Location
- * Main: 28 Bay View Avenue, Tamboerskloof, 8001, Cape Town Parow: Parow North Sport and Recreation Centre, De Grendel Road, Parow;

Information
- Established: 1883
- Website: dsk.co.za

= German International School Cape Town =

The German International School Cape Town (Deutsche Internationale Schule Kapstadt, DSK) is a German international school in Cape Town, South Africa. The school has English and German streams, available for primary school, middle school, and high school. The German stream is available for grades 1–12 while the English stream is available for grades 5–12.

The main campus is in Tamboerskloof while it has a satellite campus (Zweigstelle Parow) in Parow. The Parow campus, in the Tygerberg area, serves German-speaking students until grade 4.

==History==
In 1875, the purchase of a plot of land for the construction of a school by the St. Martini parish in Cape Town took place and eight years later, the German St. Martini School was founded in 1883. Even before the First World War, the German government began to provide financial aid. After the defeat in the war and the loss of the German colonies, the German School Association Cape Town became the sponsor of the school in 1930.

In 1961 the name was changed to Deutsche Schule Kapstadt (DSK). Then the move into the new building, largely financed by the Federal Republic of Germany, began. In 1964, the first students successfully passed their matriculation examinations (South African school-leaving certificate "Senior Certificate" after grade 12) at the DSK. In 1978, the Arthur Painczyk Sports Field was inaugurated; in 1981, the DSK opened its doors to pupils of all demographic groups. The 1983 opening of the new swimming pool coincided with the 100th anniversary celebration. In 1984, the construction of the science classrooms began, and in 1987, the English stream was created.

The first Abitur examination at the DSK took place in 1989. In 1992, the Olympics of the German Schools in Southern Africa took place at the DSK for the first time. Two years later, construction of a new boarding house began. Strengthened economic ties and the influx of more Germans led to the opening of the second primary school in Bellville in 1995 and the opening of the Gisela Lange Music Hall as well as the renovated Konrad Taeuber Hall in 1997. In 1998, the primary school began moving from Bellville to Parow. In 2003, a second computer room was inaugurated at the DSK; since 2008, computers have been used in almost all classrooms in conjunction with video projectors and interactive whiteboards.
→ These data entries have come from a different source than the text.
$ cat config.mk
export PLATFORM = sky130hd
export DESIGN_NAME = sramlike_arb2
export DESIGN_NICKNAME = d
export VERILOG_FILES = /design/src/rtl/sramlike_pkg.sv /design/src/rtl/owner_fifo.sv /design/src/rtl/sramlike_arb2.sv
export SDC_FILE = /design/constraint.sdc
export NUM_CORES = 1
export LEC_CHECK = 0
export CELL_PAD_IN_SITES_DETAIL_PLACEMENT = 2
export CELL_PAD_IN_SITES_GLOBAL_PLACEMENT = 2
export CORE_MARGIN = 2
export CORE_UTILIZATION = 10
export DETAILED_ROUTE_END_ITERATION = 16
export HOLD_SLACK_MARGIN = 0.02
export PLACE_DENSITY = 0.93
export SYNTH_ARGS = -nofsm -noshare
export SYNTH_HDL_FRONTEND = slang
export SYNTH_SLANG_ARGS = --single-unit
$ cat constraint.sdc
create_clock -name clk -period 2.7 [get_ports clk]
set_input_delay 0.54 -clock clk [delete_from_list [all_inputs] [get_ports clk]]
set_output_delay 0.54 -clock clk [all_outputs]
set_load 0.02 [all_outputs]
### config.mk
export PLATFORM = sky130hd
export DESIGN_NAME = uart_rx_flat
export DESIGN_NICKNAME = d
export VERILOG_FILES = /design/src/rtl/uart_rx_if.sv /design/src/rtl/uart_rx.sv /design/src/flat_wrapper.sv
export SDC_FILE = /design/constraint.sdc
export NUM_CORES = 1
export LEC_CHECK = 0
export CAP_MARGIN = 15
export CORE_MARGIN = 4
export CORE_UTILIZATION = 35
export CTS_CLUSTER_DIAMETER = 200
export DETAILED_ROUTE_END_ITERATION = 6
export GPL_TIMING_DRIVEN = 0
export PLACE_DENSITY = 0.65
export SKIP_CTS_REPAIR_TIMING = 1
export SYNTH_ARGS = -nofsm -noshare
export SYNTH_HDL_FRONTEND = slang
export SYNTH_SLANG_ARGS = --single-unit
export TNS_END_PERCENT = 1
### constraint.sdc
create_clock -name CLK -period 2 [get_ports CLK]
set_input_delay 0.2 -clock CLK [delete_from_list [all_inputs] [get_ports CLK]]
set_output_delay 0.2 -clock CLK [all_outputs]
set_load 0.02 [all_outputs]
### src/rtl/uart_rx_if.sv
// -----------------------------------------------------------------------------
// uart_rx_if
//
// Purpose : Host-side register interface of the UART receiver. The receiver
//           presents the received byte and its status flags; the host
//           acknowledges consumption of the byte with a one-cycle strobe
//           generated by the MMIO read of the data address.
//
// Signals :
//   RD_ACK      host -> uart  one-cycle strobe, consumes the held byte
//   DATA[7:0]   uart -> host  last received byte, stable until the next
//                             valid frame
//   DATA_READY  uart -> host  an unconsumed byte is held in DATA
//   RX_INT      uart -> host  one-cycle pulse per valid frame
//   FRAME_ERR   uart -> host  sticky, a stop bit was sampled low
//   OVERRUN     uart -> host  sticky, a byte was overwritten unconsumed
//
// Modports:
//   master  host / MCU side (drives RD_ACK)
//   slave   receiver side (drives data and status)
// -----------------------------------------------------------------------------
interface uart_rx_if;
    logic       RD_ACK;
    logic [7:0] DATA;
    logic       DATA_READY;
    logic       RX_INT;
    logic       FRAME_ERR;
    logic       OVERRUN;

    modport master (
        output RD_ACK,
        input  DATA,
        input  DATA_READY,
        input  RX_INT,
        input  FRAME_ERR,
        input  OVERRUN
    );

    modport slave (
        input  RD_ACK,
        output DATA,
        output DATA_READY,
        output RX_INT,
        output FRAME_ERR,
        output OVERRUN
    );
endinterface
--- src/rtl/rob_commit_ctrl_pkg.sv ---
// Shared ROB geometry, entry record layout and the operand-lookup helper.
package rob_commit_ctrl_pkg;
  localparam int ROB_DEPTH  = 16;
  localparam int ROB_TAG_W  = 4;
  localparam int REG_ADDR_W = 5;
  localparam int XLEN       = 32;
  localparam int CNT_W      = ROB_TAG_W + 1;

  typedef struct packed {
    logic                  busy;
    logic                  ready;
    logic [REG_ADDR_W-1:0] rd;
    logic [XLEN-1:0]       val;
  } rob_entry_t;

  // {ready, value}; value forced to 0 unless the entry can supply an operand.
  function automatic logic [XLEN:0] qry_lookup(rob_entry_t e, logic byp_hit,
                                               logic [XLEN-1:0] byp_val);
    logic            rdy_o;
    logic [XLEN-1:0] val_o;
    rdy_o = e.busy & (e.ready | byp_hit);
    val_o = '0;
    if (rdy_o) val_o = e.ready ? e.val : byp_val;
    return {rdy_o, val_o};
  endfunction
endpackage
In 2013, an additional building was opened which contains, among other things, the library, an amphitheater, a multi-function room and several classrooms. The most recent edition to the campus is the new sports hall which was constructed in 2019. In 2023 the School finished construction of a Science Center.

==Structure of the School==

As is customary in South Africa, the school year begins around 20 January. In terms of structure, the DSK corresponds to a comprehensive school, with the matric being achieved after 12 years and the Abitur, since 2009, also after 12 years. The model corresponds roughly to that of a Gesamtschule. Attempts are made to ensure a level of teaching that corresponds to the German standard. New entrants to the school within the framework of the New Secondary School (integration programme for non-German-speaking pupils from the Cape Town area from grade five) are required to pass aptitude tests in mathematics and English.

67 per cent of the pupils come from South Africa, 33 per cent from German-speaking countries.

==Transport==
The DSK provides bus services from Table View, Hout Bay, Tokai and Tyger Valley to the main campus in Tamboerskloof.